From the data below, return the exact lines starting at the line containing "pri_q <= take_p;" and ending at the line containing "S_OFF_N: begin", both included, and nothing else.
☆ ☆ ☆
==> src/rtl/desc_intake_engine.sv <==
module desc_intake_engine #(
  parameter int DESC_W  = 174,
  parameter int ADDR_W  = 64,
  parameter int CNT_W   = 18,
  parameter int ID_W    = 8,
  parameter int RDY_LAT = 3,
  parameter int MAX_DW  = 32,
  localparam int LEN_W  = $clog2(MAX_DW + 1)
) (
  input  logic              clk,
  input  logic              rst,
  input  logic              nrm_vld,
  input  logic [DESC_W-1:0] nrm_data,
  output logic              nrm_rdy,
  input  logic              pri_vld,
  input  logic [DESC_W-1:0] pri_data,
  output logic              pri_rdy,
  output logic              cmd_vld,
  input  logic              cmd_rdy,
  output logic [ADDR_W-1:0] cmd_src,
  output logic [ADDR_W-1:0] cmd_dst,
  output logic [LEN_W-1:0]  cmd_len,
  output logic              sts_vld,
  output logic [ID_W-1:0]   sts_id,
  output logic              sts_pri
);
  localparam int REM_W   = CNT_W + 1;
  localparam int LAT_W   = $clog2(RDY_LAT + 1);
  localparam int DST_LO  = ADDR_W;
  localparam int CNT_LO  = 2 * ADDR_W;
  localparam int SGL_BIT = CNT_LO + CNT_W + 2;
  localparam int ID_LO   = SGL_BIT + 4;

  typedef enum logic [2:0] {S_START, S_OFF_P, S_WAIT_P, S_OFF_N, S_WAIT_N, S_BUSY} st_t;

  st_t               st;
  logic [LAT_W-1:0]  lat_cnt;
  logic [ADDR_W-1:0] src_q, dst_q;
  logic [REM_W-1:0]  rem_q;
  logic              sgl_q, pri_q;
  logic [ID_W-1:0]   id_q;

  wire at_slot = lat_cnt == LAT_W'(RDY_LAT);
  wire take_p  = (st == S_WAIT_P) && at_slot && pri_vld;
  wire take_n  = (st == S_WAIT_N) && at_slot && nrm_vld;
  wire [DESC_W-1:0] pick = take_p ? pri_data : nrm_data;
  wire [CNT_W-1:0]  cnt_raw = pick[CNT_LO +: CNT_W];
  wire [REM_W-1:0]  cnt_in  = (cnt_raw == '0) ? (REM_W'(1) << CNT_W) : REM_W'(cnt_raw);
  wire unused_rsv = ^{pick[DESC_W-1:ID_LO+ID_W], pick[ID_LO-1:SGL_BIT+1],
                      pick[SGL_BIT-1:CNT_LO+CNT_W]};

  assign pri_rdy = st == S_OFF_P;
  assign nrm_rdy = st == S_OFF_N;
  assign cmd_vld = st == S_BUSY;
  assign cmd_src = src_q;
  assign cmd_dst = dst_q;
  assign cmd_len = (rem_q > REM_W'(MAX_DW)) ? LEN_W'(MAX_DW) : rem_q[LEN_W-1:0];

  wire fire = cmd_vld && cmd_rdy;
  wire last = fire && (rem_q == REM_W'(cmd_len));
  wire [ADDR_W-1:0] step = ADDR_W'({cmd_len, 2'b00});

  always_ff @(posedge clk) begin
    if (rst) begin
      st      <= S_START;
      lat_cnt <= '0;
      src_q   <= '0;
      dst_q   <= '0;
      rem_q   <= '0;
      sgl_q   <= 1'b0;
      pri_q   <= 1'b0;
      id_q    <= '0;
      sts_vld <= 1'b0;
      sts_id  <= '0;
      sts_pri <= 1'b0;
    end else begin
      sts_vld <= last;
      if (last) begin
        sts_id  <= id_q;
        sts_pri <= pri_q;
      end
      if (take_p || take_n) begin
        src_q <= pick[ADDR_W-1:0];
        dst_q <= pick[DST_LO +: ADDR_W];
        rem_q <= cnt_in;
        sgl_q <= pick[SGL_BIT];
        id_q  <= pick[ID_LO +: ID_W];
        pri_q <= take_p;
      end
      case (st)
        S_START: st <= S_OFF_P;
        S_OFF_P: begin
          st      <= S_WAIT_P;
          lat_cnt <= LAT_W'(1);
        end
        S_WAIT_P: begin
          if (at_slot) st <= pri_vld ? S_BUSY : S_OFF_N;
          else lat_cnt <= lat_cnt + LAT_W'(1);
        end
        S_OFF_N: begin
          st      <= S_WAIT_N;
          lat_cnt <= LAT_W'(1);
        end
        S_WAIT_N: begin
          if (at_slot) st <= nrm_vld ? S_BUSY : S_OFF_P;
          else lat_cnt <= lat_cnt + LAT_W'(1);
        end
        S_BUSY: begin
          if (fire) begin
            src_q <= src_q + step;
            if (!sgl_q) dst_q <= dst_q + step;
            rem_q <= rem_q - REM_W'(cmd_len);
            if (last) st <= S_OFF_P;
          end
        end
        default: st <= S_START;
      endcase
    end
  end
endmodule
[src/rtl/ccd_pkg.sv]
`timescale 1ns/1ps
// Package: shared constants and the select-to-ratio mapping for the divider.
// Assumes the ratio table is fixed in hardware; only its encoding width is exported.
package ccd_pkg;
    localparam int SEL_W     = 3;
    localparam int NUM_SEL   = 1 << SEL_W;
    localparam int MAX_RATIO = 32;
    localparam int CNT_W     = $clog2(MAX_RATIO);

    // Maps a select code onto its division ratio.
    function automatic logic [CNT_W:0] ratio_of(input logic [SEL_W-1:0] code);
        case (code)
            3'd0:    ratio_of = (CNT_W+1)'(1);
            3'd1:    ratio_of = (CNT_W+1)'(2);
            3'd2:    ratio_of = (CNT_W+1)'(4);
            3'd3:    ratio_of = (CNT_W+1)'(6);
            3'd4:    ratio_of = (CNT_W+1)'(8);
            3'd5:    ratio_of = (CNT_W+1)'(16);
            3'd6:    ratio_of = (CNT_W+1)'(24);
            default: ratio_of = (CNT_W+1)'(32);
        endcase
    endfunction
endpackage

[src/rtl/ccd_ratio_counter.sv]
`timescale 1ns/1ps
// Module: period counter for the divider.
// It counts 0..ratio-1 and loads a new ratio only at a wrap, during a hold,
// or at the start of a run. Assumes hold_i and sel_i are synchronous to clk_i.
module ccd_ratio_counter
    import ccd_pkg::*;
(
    input  logic             clk_i,
    input  logic             rst_n,
    input  logic             hold_i,
    input  logic [SEL_W-1:0] sel_i,
    output logic             run_o,
    output logic             phase_o,
    output logic             ratio_one_o,
    output logic             tick_raw_o
);
    logic [CNT_W-1:0] cnt_q;
    logic [SEL_W-1:0] act_q;
    logic             run_q;
    logic [CNT_W:0]   ratio;
    logic             wrap;

    // Decode the active ratio and detect the last count of the period.
    always_comb begin
        ratio = ratio_of(act_q);
        wrap  = ({1'b0, cnt_q} == ratio - 1'b1);
    end

    // Advance the counter; load a new ratio only at period boundaries.
    always_ff @(posedge clk_i) begin
        if (!rst_n) begin
            cnt_q <= '0;
            act_q <= '0;
            run_q <= 1'b0;
        end else if (hold_i) begin
            cnt_q <= '0;
            act_q <= sel_i;
            run_q <= 1'b0;
        end else if (!run_q) begin
            cnt_q <= '0;
            act_q <= sel_i;
            run_q <= 1'b1;
        end else if (wrap) begin
            cnt_q <= '0;
            act_q <= sel_i;
        end else begin
            cnt_q <= cnt_q + 1'b1;
        end
    end

    // Derive the half-period phase and the period-start strobe.
    always_comb begin
        ratio_one_o = (ratio == (CNT_W+1)'(1));
        run_o       = run_q;
        phase_o     = run_q && !ratio_one_o && ({1'b0, cnt_q} < (ratio >> 1));
        tick_raw_o  = run_q && (cnt_q == '0);
    end

    // The count never leaves the range of the active ratio.
    assert_count_bound_R1: assert property (@(posedge clk_i) disable iff (!rst_n)
        ({1'b0, cnt_q} < ratio));

    // A hold suppresses the strobe in the following cycle.
    assert_hold_quiet_R2: assert property (@(posedge clk_i) disable iff (!rst_n)
        hold_i |=> !tick_raw_o);

    // The active ratio only ever changes when the count restarts.
    assert_switch_at_edge_R7: assert property (@(posedge clk_i) disable iff (!rst_n)
        !$stable(act_q) |-> (cnt_q == '0));
endmodule

[src/rtl/ccd_band_picker.sv]
`timescale 1ns/1ps
// Module: combinational ratio picker.
// It returns the lowest select code whose truncated output frequency lies in
// [BAND_LO, BAND_HI] kHz. Assumes freq_i is given in kHz.
module ccd_band_picker
    import ccd_pkg::*;
#(
    parameter int FREQ_W  = 24,
    parameter int BAND_LO = 150000,
    parameter int BAND_HI = 300000
) (
    input  logic [FREQ_W-1:0] freq_i,
    output logic [SEL_W-1:0]  sel_o,
    output logic              err_o
);
    localparam int PROD_W = FREQ_W + CNT_W + 2;
    localparam logic [PROD_W-1:0] LO_P = PROD_W'(BAND_LO);
    localparam logic [PROD_W-1:0] HI_P = PROD_W'(BAND_HI);

    logic [PROD_W-1:0]  freq_w;
    logic [NUM_SEL-1:0] fits;

    assign freq_w = PROD_W'(freq_i);

    // Per-ratio band test, using multiplied limits in place of a divider.
    for (genvar g = 0; g < NUM_SEL; g++) begin : g_fit
        logic [PROD_W-1:0] r_w;
        assign r_w     = PROD_W'(ratio_of(SEL_W'(g)));
        assign fits[g] = (freq_w >= LO_P * r_w) && (freq_w <= HI_P * r_w + r_w - 1'b1);
    end

    // Priority pick: the lowest qualifying index wins.
    always_comb begin
        sel_o = '0;
        err_o = 1'b1;
        for (int i = NUM_SEL - 1; i >= 0; i--) begin
            if (fits[i]) begin
                sel_o = SEL_W'(i);
                err_o = 1'b0;
            end
        end
    end

    // Cross-check the pick with a true division.
    always_comb begin
        if (!err_o) begin
            assert_band_R5: assert ((freq_w / PROD_W'(ratio_of(sel_o))) >= LO_P &&
                                    (freq_w / PROD_W'(ratio_of(sel_o))) <= HI_P);
        end
    end
endmodule

[src/rtl/ccd_out_mux.sv]
`timescale 1ns/1ps
// Module: output stage.
// It picks between the divided clock and the pin clock, then applies the enable.
// Assumes the pin clock is already safe to switch to (no glitch-free handover).
module ccd_out_mux (
    input  logic clk_i,
    input  logic pin_clk_i,
    input  logic en_i,
    input  logic byp_i,
    input  logic run_i,
    input  logic ratio_one_i,
    input  logic phase_i,
    input  logic tick_raw_i,
    output logic clk_o,
    output logic tick_o
);
    logic div_clk;

    // Ratio 1 passes the input clock; otherwise use the registered phase.
    always_comb begin
        div_clk = ratio_one_i ? (run_i & clk_i) : phase_i;
        clk_o   = en_i & (byp_i ? pin_clk_i : div_clk);
        tick_o  = en_i & tick_raw_i;
    end
endmodule

[src/rtl/ctrl_clk_divider.sv]
`timescale 1ns/1ps
// Module: top of the controller clock divider.
// It ties together the period counter, the output stage and the band picker.
// Assumes every control input is synchronous to clk_i.
module ctrl_clk_divider
    import ccd_pkg::*;
#(
    parameter int FREQ_W  = 24,
    parameter int BAND_LO = 150000,
    parameter int BAND_HI = 300000
) (
    input  logic              clk_i,
    input  logic              rst_n,
    input  logic              div_rst_i,
    input  logic              clk_en_i,
    input  logic              byp_sel_i,
    input  logic              pin_clk_i,
    input  logic [SEL_W-1:0]  ratio_sel_i,
    input  logic [FREQ_W-1:0] freq_khz_i,
    output logic              ctrl_clk_o,
    output logic              tick_o,
    output logic [SEL_W-1:0]  auto_sel_o,
    output logic              auto_err_o
);
    logic run, phase, ratio_one, tick_raw;

    ccd_ratio_counter u_cnt (
        .clk_i      (clk_i),
        .rst_n      (rst_n),
        .hold_i     (div_rst_i),
        .sel_i      (ratio_sel_i),
        .run_o      (run),
        .phase_o    (phase),
        .ratio_one_o(ratio_one),
        .tick_raw_o (tick_raw)
    );

    ccd_out_mux u_mux (
        .clk_i      (clk_i),
        .pin_clk_i  (pin_clk_i),
        .en_i       (clk_en_i),
        .byp_i      (byp_sel_i),
        .run_i      (run),
        .ratio_one_i(ratio_one),
        .phase_i    (phase),
        .tick_raw_i (tick_raw),
        .clk_o      (ctrl_clk_o),
        .tick_o     (tick_o)
    );

    ccd_band_picker #(.FREQ_W(FREQ_W), .BAND_LO(BAND_LO), .BAND_HI(BAND_HI)) u_pick (
        .freq_i(freq_khz_i),
        .sel_o (auto_sel_o),
        .err_o (auto_err_o)
    );
endmodule

[config.mk]
export PLATFORM = sky130hd
export DESIGN_NAME = ctrl_clk_divider
export DESIGN_NICKNAME = d
export VERILOG_FILES = /design/src/rtl/ccd_pkg.sv /design/src/rtl/ccd_ratio_counter.sv /design/src/rtl/ccd_band_picker.sv /design/src/rtl/ccd_out_mux.sv /design/src/rtl/ctrl_clk_divider.sv
export SDC_FILE = /design/constraint.sdc
export NUM_CORES = 1
export LEC_CHECK = 0
export BUFFER_PORTS_ARGS = -buffer_cell sky130_fd_sc_hd__buf_4
export CORE_AREA = 2 2 67 53
export CTS_CLUSTER_SIZE = 14
export DETAILED_ROUTE_END_ITERATION = 16
export DIE_AREA = 0 0 69 55
export PLACE_DENSITY = 0.8
export SKIP_LAST_GASP = 1
export SYNTH_ARGS = -nofsm -noshare
export SYNTH_HDL_FRONTEND = slang
export SYNTH_SLANG_ARGS = --single-unit
[constraint.sdc]
create_clock -name clk_i -period 4.3 [get_ports clk_i]
set_input_delay 0.86 -clock clk_i [delete_from_list [all_inputs] [get_ports clk_i]]
set_output_delay 0.86 -clock clk_i [all_outputs]
set_load 0.02 [all_outputs]
==> results.cfg <==
[logic_synthesis]
ys_top_cells_by_area = dfxtp_1 (11%), nor2_1 (6.9%), ha_1 (5.9%)
yosysSeqAreaShare_pct = 10.62
synth_edf_count = 0
syn_area_mm2 = 0.001697
synth-seq-cells = 9
synth_top_area_cell = dfxtp_1
async_flop_share_pct = 0
synth_top_area_share_pct = 10.62
synth.distinct_cells = 64
synthCells = 244
syn_area_per_cell_um2 = 6.953
synth_nets = 285
yosys_warnings = 0
synth-main-ff-cell = dfxtp_1

[timing]
setup_violations = 0
setup_ws_ps = 595.1
relSlewSlack_pct = 66.72
worst_slew_pin_slew_ps = 486.6
rsz0062_at_grt = false
tns_ps = 0
skew_ps = 0.2845
hold_viol_final = 0
final_max_slew_viol_count = 0

[die]
die-area_mm2 = 0.003795
coreArea_mm2 = 0.003153
row_count = 18
die_y_um = 55
ios = 39
start_util_pct = 53.81
dieWidth_um = 69

[power]
leakagePower_nw = 0.8022
ir_drop_mv = 0.2273
cellPowerDensity_mw_per_mm2 = 210.2

[place]
hpwl_um = 4000
dp_slack_ps = 731.4
port_buffers = 38
place_congestion = 0.9806

[route]
dr.pass1.iters = 5
antenna_left = 0
wl_per_cell_um = 17.09
vias_per_cell = 6.625
dr.first_iter.drc_count = 283
drt_wl_total_um = 5331
drc = 0
vias = 2067

[final_layout]
drive_gt1_share_pct = 22.43
layout.nets = 314
antenna_cells = 0
syn_to_final_growth_pct = 19.76

[flow_run]
maxCapViolCount = 0

[global_route]
grt_usage_pct = 27.83
grt_max_degree = 18
overflow = 0
grt_pass1_wl_um = 8259
antenna_found_initial = 0
first_global_vias = 1727

[min_path]
holdCritPathClass = register to register
hold_start = u_cnt.cnt_q[0]$_SDFF_PP0_

[worst_setup_path]
cp.arrival_ps = 2840
critPathLaunch = clk_i
cp_max_fo = 2
required_ps = 3440
start_kind = clock port
r2r-start = u_cnt.act_q[0]$_SDFFE_PN0P_
endpoint_kind = primary output
crit_type = clock port to primary output

[clock_tree]
ctsHoldBuffers = 0
post-cts-setup-buffer-count = 0
clock_latency_ps = 340
cts.repair.resized = 0
cts_tree = built
path_clk_slew_ps = 50

[outcome]
outcome = complete, no violations
## report_power, final
| part | leakage (nW) | switching (mW) | internal, mW |
|---|---|---|---|
| Sequential | 0.0736 | 0.00581 | 0.0863 |
| Combinational | 0.671 | 0.0888 | 0.0672 |
| Clock | 0.0575 | 0.0543 | 0.125 |
| Total | 0.802 | 0.149 | 0.278 |
## worst paths after layout
check / to / slack (ps) / cells past startpoint
max reg2reg: u_cnt.cnt_q[2]$_SDFF_PP0_ / 1970 / 7
max: ctrl_clk_o / 600 / 6
min: u_cnt.cnt_q[0]$_SDFF_PP0_ / 530 / 1
min reg2reg: u_cnt.cnt_q[0]$_SDFF_PP0_ / 530 / 1
## flip-flops by register name, summed over array words and instances (netlist names)
| name | cells |
|---|---|
| u_cnt.run_o | 1 |
| u_cnt.cnt_q | 5 |
| u_cnt.act_q | 3 |
## Yosys cell counts, types with 3 or more instances
cell type   n
xor2_1      5
or3_1       3
a21oi_1     8
a31oi_1     5
and3_1      4
a211oi_1    4
a211o_1     3
nand2_1    18
inv_1      10
mux2i_1     3
dfxtp_1     9
nor3_1      8
nor2_1     31
o21a_1      3
buf_2       7
nand4_1     9
buf_4       3
a21o_1      3
o21ai_0    11
nand3_1    11
nor2b_1     3
ha_1        8
clkbuf_1    7
xnor2_1     3
o31ai_1     3
nor4_1      7
nand4b_1    4
## critical path, cell delays in order
cell      delay, ps
clkbuf_8        110
clkbuf_8        120
nand2_1          60
o31ai_1          70
o21a_1          170
buf_4           150
## final cells by class
class	count	area (um^2)
clock buffers	7	90.09
clock inverters	1	5.005
fillers	296	1121
inverters	11	41.29
multi-input cells	206	1380
flip-flops and latches	9	180.2
well taps	40	50.05
repair buffers	38	285.3
## routing by layer
layer	global-route usage [%]	wire, um	vias up
met2	39.42	2130	140
met4	8.497	65	0
met5	0	0	-
li1	-	-	981
met3	5.797	689	10
met1	41.66	2446	936
## per-stage QoR
| stage | hold WS, ps | utilization [%] | power [mW] | cell area, um^2 | instances |
|---|---|---|---|---|---|
| 2_1_floorplan | 460.0 | - | 0.1936 | 1697 | 244 |
| 3_3_place_gp | 508.4 | 61.67 | 0.2483 | 1944 | 305 |
| 3_5_place_dp | 525.9 | 61.67 | 0.2489 | 1944 | 305 |
| 4_1_cts | 537.3 | 64.44 | 0.4288 | 2032 | 312 |
| 5_1_grt | 560.3 | 64.44 | 0.4540 | 2032 | 312 |
| 6_report | 526.8 | 64.44 | 0.4271 | 2032 | 312 |
## cells by family after synthesis
| logic type | Yosys count | share of synthesized area [%] |
|---|---|---|
| AO/OA/AOI/OAI | 66 | 29.28 |
| XOR/XNOR | 8 | 4.130 |
| adder cells (fa/ha/maj) | 8 | 5.900 |
| buffers and inverters | 29 | 8.038 |
| flip-flops | 9 | 10.62 |
| multiplexers | 3 | 1.770 |
| AND/OR/NAND/NOR | 121 | 40.26 |
## cells in the final DEF, fill, tap and decap left out, types with 6 or more instances in the layout
cell type,count
a21oi_1,8
buf_4,39
clkbuf_8,6
dfxtp_1,9
ha_1,8
inv_1,10
nand2_1,18
nand3_1,11
nand4_1,9
nor2_1,31
nor3_1,8
nor4_1,7
o21ai_0,11
(Power assumes the default switching activity.)
### src/rtl/scl_pkg.sv
package scl_pkg;
  localparam int unsigned NLINES   = 2;
  localparam int unsigned LINE_SDA = 0;
  localparam int unsigned LINE_SCL = 1;
endpackage

### src/rtl/scl_phase_gen.sv
module scl_phase_gen #(
  parameter int unsigned PW      = 16,
  parameter int unsigned MIN_PRE = 8
) (
  input  logic          clk_i,
  input  logic          rst_ni,
  input  logic          en_i,
  input  logic [PW-1:0] prescale_i,
  output logic          run_o,
  output logic          restart_o,
  output logic [PW-1:0] pre_o,
  output logic          scl_o
);
  localparam int unsigned CW = PW + 3;

  logic          run_q;
  logic [CW-1:0] cnt_q;
  logic [PW-1:0] pre_q;
  logic [PW-1:0] pre_clamp;
  logic [CW-1:0] low_len, last_cnt;
  logic          wrap;

  assign pre_clamp = (prescale_i < PW'(MIN_PRE)) ? PW'(MIN_PRE) : prescale_i;
  assign low_len   = {3'b000, pre_q} * CW'(3);
  assign last_cnt  = ({3'b000, pre_q} * CW'(5)) - CW'(1);
  assign wrap      = run_q && (cnt_q == last_cnt);
  assign restart_o = en_i && (!run_q || wrap);

  always_ff @(posedge clk_i or negedge rst_ni) begin
    if (!rst_ni) begin
      run_q <= 1'b0;
      cnt_q <= '0;
      pre_q <= PW'(MIN_PRE);
    end else if (!en_i) begin
      run_q <= 1'b0;
      cnt_q <= '0;
    end else if (!run_q || wrap) begin
      run_q <= 1'b1;
      cnt_q <= '0;
      pre_q <= pre_clamp;
    end else begin
      cnt_q <= cnt_q + CW'(1);
    end
  end

  assign run_o = run_q;
  assign pre_o = pre_q;
  assign scl_o = !run_q || (cnt_q >= low_len);

  AST_PRE_CLAMPED: assert property (@(posedge clk_i) disable iff (!rst_ni)
    run_q |-> (pre_q >= PW'(MIN_PRE)));
  AST_PRE_HELD: assert property (@(posedge clk_i) disable iff (!rst_ni)
    (run_q && en_i && !wrap) |=> $stable(pre_q));
  AST_LOW_FIRST: assert property (@(posedge clk_i) disable iff (!rst_ni)
    $rose(run_q) |-> !scl_o);
endmodule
☆ ☆ ☆
[TASK ANSWER]
        pri_q <= take_p;
      end
      case (st)
        S_START: st <= S_OFF_P;
        S_OFF_P: begin
          st      <= S_WAIT_P;
          lat_cnt <= LAT_W'(1);
        end
        S_WAIT_P: begin
          if (at_slot) st <= pri_vld ? S_BUSY : S_OFF_N;
          else lat_cnt <= lat_cnt + LAT_W'(1);
        end
        S_OFF_N: begin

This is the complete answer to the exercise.